棠棣之年

相隔两代人的疼

2025-02-06  本文已影响0人  桃夭之书

我的心灵负担着无尽的重担,坐车里假装欢笑,撇过他们的眼神,母亲也似笑非笑地假装镇静,父亲盯着车子不说话……匆匆再见,赶紧开车离开,害怕看到父亲母亲眼神中的泪花。

嫁人后,一年两三次回来看望父母,已经成为奢侈的事情。以前总想逃离的地方,现在想再多待待陪陪他们,却发现:没有时间,也没有原来自己的位置,更没有那份喜悦的心境,因为,我长大了,我也成为了爸爸妈妈样的父母,在也不是父母溺爱的小女孩。

初中时,我离开父母,住在学校附近的大姨家。大姨是个严肃的人,不和孩子们说任何闲话,每天两顿饭准时做好,也从不多说一句话。姨夫是个教师,在另一个村子教书,他每周会回来一次,又匆匆去学校。他也寡言少语,和我们孩子没有啥话说。我那时很害怕他,总是避开他,很庆幸他经常不在家。周三或者周末我会蹬着以前的大自行车,顺着大坡快速地用五分钟骑车三公里回家,只为喊声“妈!”母亲大声明朗地答应道“唉!红回来了!”

高中后,和母亲的话越来越少,不记得母亲微笑的脸庞,只记得母亲哭丧着脸埋怨我:你要好好学,这样我和你爸才能抬起头做人。那时,很是讨厌母亲这样说话的方式。她垂头丧气的话语和表情让我没了学习的兴趣,整天闷闷不乐。母亲不知道我需要的不是埋怨和丧气,我要的是从前她的笑容,还有鼓励。可是,这样的沟通很难说出来,因为我想说时,总是被伶牙俐齿的母亲用话语挡住:我和你爸爸花那么多钱供你上学……害怕母亲的唠叨,害怕母亲的不理解。因此,我更加沉默寡言。只希望快点高考完,我想走出这里!

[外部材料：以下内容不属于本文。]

## src/rtl/alu_req_arbiter.sv

```systemverilog
// Round-robin arbiter sharing one 32-bit ALU between two requesters; one op in flight.
// Latency: accept edge -> rsp_valid after ALU_LAT more edges (illegal op: on the accept edge).
// Backpressure: response holds while rsp_ready=0; no new grant until the response is consumed.
module alu_req_arbiter #(
    parameter int ALU_LAT = 1
) (
    input  logic        clk,
    input  logic        rst_n,
    input  logic        req0_valid,
    output logic        req0_ready,
    input  logic [5:0]  req0_op,
    input  logic [31:0] req0_a,
    input  logic [31:0] req0_b,
    input  logic        req0_c,
    input  logic        req1_valid,
    output logic        req1_ready,
    input  logic [5:0]  req1_op,
    input  logic [31:0] req1_a,
    input  logic [31:0] req1_b,
    input  logic        req1_c,
    output logic [5:0]  alu_op,
    output logic [31:0] alu_a,
    output logic [31:0] alu_b,
    output logic        alu_c,
    input  logic [31:0] alu_res,
    input  logic        alu_cout,
    output logic        rsp_valid,
    input  logic        rsp_ready,
    output logic        rsp_id,
    output logic [31:0] rsp_res,
    output logic        rsp_carry,
    output logic        rsp_z,
    output logic        rsp_n,
    output logic        rsp_err
);

    localparam logic [5:0] OP_ADD = 6'b010000;
    localparam logic [5:0] OP_SUB = 6'b010001;
    localparam logic [5:0] OP_EQ  = 6'b100000;
    localparam logic [5:0] OP_LLS = 6'b110000;
    localparam logic [5:0] OP_LRS = 6'b110001;
    localparam logic [5:0] OP_ARS = 6'b110010;

    typedef enum logic [1:0] {
        IDLE = 2'd0,
        EXEC = 2'd1,
        RESP = 2'd2
    } state_t;

    state_t      state;
    state_t      state_nx;
    logic        ptr;
    logic [3:0]  cnt;

    logic        gnt_vld;
    logic        gnt_id;
    logic [5:0]  sel_op;
    logic [31:0] sel_a;
    logic [31:0] sel_b;
    logic        sel_c;
    logic        sel_legal;
    logic        cur_arith;

    function automatic logic op_legal(input logic [5:0] op);
        return (op == OP_ADD) || (op == OP_SUB) || (op == OP_EQ) ||
               (op == OP_LLS) || (op == OP_LRS) || (op == OP_ARS);
    endfunction

    // Arbitration: sole valid requester wins, a tie goes to the priority pointer.
    always_comb begin
        gnt_vld    = req0_valid | req1_valid;
        gnt_id     = (req0_valid && req1_valid) ? ptr : req1_valid;
        req0_ready = rst_n && (state == IDLE) && gnt_vld && !gnt_id;
        req1_ready = rst_n && (state == IDLE) && gnt_vld && gnt_id;
        sel_op     = gnt_id ? req1_op : req0_op;
        sel_a      = gnt_id ? req1_a  : req0_a;
        sel_b      = gnt_id ? req1_b  : req0_b;
        sel_c      = gnt_id ? req1_c  : req0_c;
        sel_legal  = op_legal(sel_op);
        cur_arith  = (alu_op == OP_ADD) || (alu_op == OP_SUB);
    end

    // Next-state: illegal ops skip EXEC; RESP waits for the consumer.
    always_comb begin
        state_nx = state;
        case (state)
            IDLE: if (gnt_vld) state_nx = sel_legal ? EXEC : RESP;
            EXEC: if (cnt == 4'd1) state_nx = RESP;
            RESP: if (rsp_valid && rsp_ready) state_nx = IDLE;
            default: state_nx = IDLE;
        endcase
    end

    // State register.
    always_ff @(posedge clk or negedge rst_n) begin
        if (!rst_n) state <= IDLE;
        else        state <= state_nx;
    end

    // Datapath: latch the granted op, count latency, capture and hold the response.
    always_ff @(posedge clk or negedge rst_n) begin
        if (!rst_n) begin
            ptr       <= 1'b0;
            cnt       <= 4'd0;
            alu_op    <= 6'd0;
            alu_a     <= 32'd0;
            alu_b     <= 32'd0;
            alu_c     <= 1'b0;
            rsp_valid <= 1'b0;
            rsp_id    <= 1'b0;
            rsp_res   <= 32'd0;
            rsp_carry <= 1'b0;
            rsp_z     <= 1'b0;
            rsp_n     <= 1'b0;
            rsp_err   <= 1'b0;
        end else begin
            case (state)
                IDLE: begin
                    if (gnt_vld) begin
                        alu_op <= sel_op;
                        alu_a  <= sel_a;
                        alu_b  <= sel_b;
                        alu_c  <= sel_c;
                        rsp_id <= gnt_id;
                        ptr    <= ~gnt_id;
                        cnt    <= 4'(ALU_LAT);
                        if (!sel_legal) begin
                            // ALU operands are loaded anyway but never sampled.
                            rsp_res   <= 32'd0;
                            rsp_carry <= 1'b0;
                            rsp_z     <= 1'b0;
                            rsp_n     <= 1'b0;
                            rsp_err   <= 1'b1;
                            rsp_valid <= 1'b1;
                        end
                    end
                end
                EXEC: begin
                    cnt <= cnt - 4'd1;
                    if (cnt == 4'd1) begin
                        rsp_res   <= alu_res;
                        rsp_carry <= cur_arith ? alu_cout : 1'b0;
                        rsp_z     <= (alu_res == 32'd0);
                        rsp_n     <= alu_res[31];
                        rsp_err   <= 1'b0;
                        rsp_valid <= 1'b1;
                    end
                end
                RESP: begin
                    if (rsp_valid && rsp_ready) rsp_valid <= 1'b0;
                end
                default: ;
            endcase
        end
    end

endmodule

```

大学了,那时难以表达的喜悦,终于灰色的高中离我远去,远去的还有母亲的表情、话语……我和母亲的沟通更是零。不希望学校放长假,放长假我就要回家,害怕回家。不是不想他们,很想,很爱。可是,我的想和我的爱在农村家庭里想表达出来,觉得很是害羞。

到学校的一个月后,晚上给母亲打电话,母亲一声“红!”我眼泪止不住地噗噗往下掉。我想她吗?想!可是,我是竭尽全力想要摆脱她。母亲那些不缺乏真情实感的言语像是深沉的蓝色,虽然重复的话语以前让我窒息,成为了思想的包袱,可是,现在我却是那么想她,听到她亲切地喊我,就想哭。

结婚后,我学会了掩饰自己的情感,特别是十年后见到他们,我都像是“狼心狗肺”似的笑着,因为我害怕我一碰到他们的眼神就哭的不停。父亲的爱就是“不用你管,我照顾好自己”,好似让我远离的话,其实是他很在乎我。从小到大,父亲都像是透明的,他只上过小学,而且还没读完,他的爱是粗俗的,是大声呵斥的,没有读书人的儒雅、淡定。

可是,他这等粗人也溺爱我这个女儿很多年很多年。像现在一样:每次回去,我给他拿的都是商超买的花花绿绿的包装盒,他们在我走时,装满车厢的是一大袋自己种的麦子,自己磨的面粉,而且压的很紧实,生怕我天天吃添加剂的面粉身体出问题。还有专门去农户家买的新鲜鸡蛋,甚至听别人说双黄蛋好,他累着身子也要给我把几十盘的双黄蛋从村子坐远途公车担到我所在的遥远城市。知道我喜欢吃石子馍,害怕买到添加剂的,专门和母亲两人待在人家打馍店里,看着一张张真材实料的石头馍心里才舒坦,然后又大费周折地运回家,等着我回来时带走。总是害怕我没有馒头吃,只要回去母亲已经提前做好了很多白白胖胖的大馒头,走时非要给我装满大袋子……这些种种都是他们爱的语言。

而那句“我爱你们!我想你们”在我这个农村女儿的嘴巴里,却始终说不出口,就像他们一样,害羞!它像浓雾侵袭的秋日的乐章,憋在胸中,想着我总是让他们担心,让他们生气,我的心灵如同如同纯净的霞光般不敢坦然昂首说“我爱你们!”言语中的吝啬参杂着羞涩。

再后来,我也学会了劝母亲不要生气,不要不开心。她的唠叨还是那样,我不会像以前那样将它看着负担,像云一样说“嗯,知道了!”她就不说了。

泰戈尔说:在今天的暮霭之中,让我今生的愁思、情怀升华为深沉的认识,凝聚成黄昏星一般的晶莹的遗言:我爱!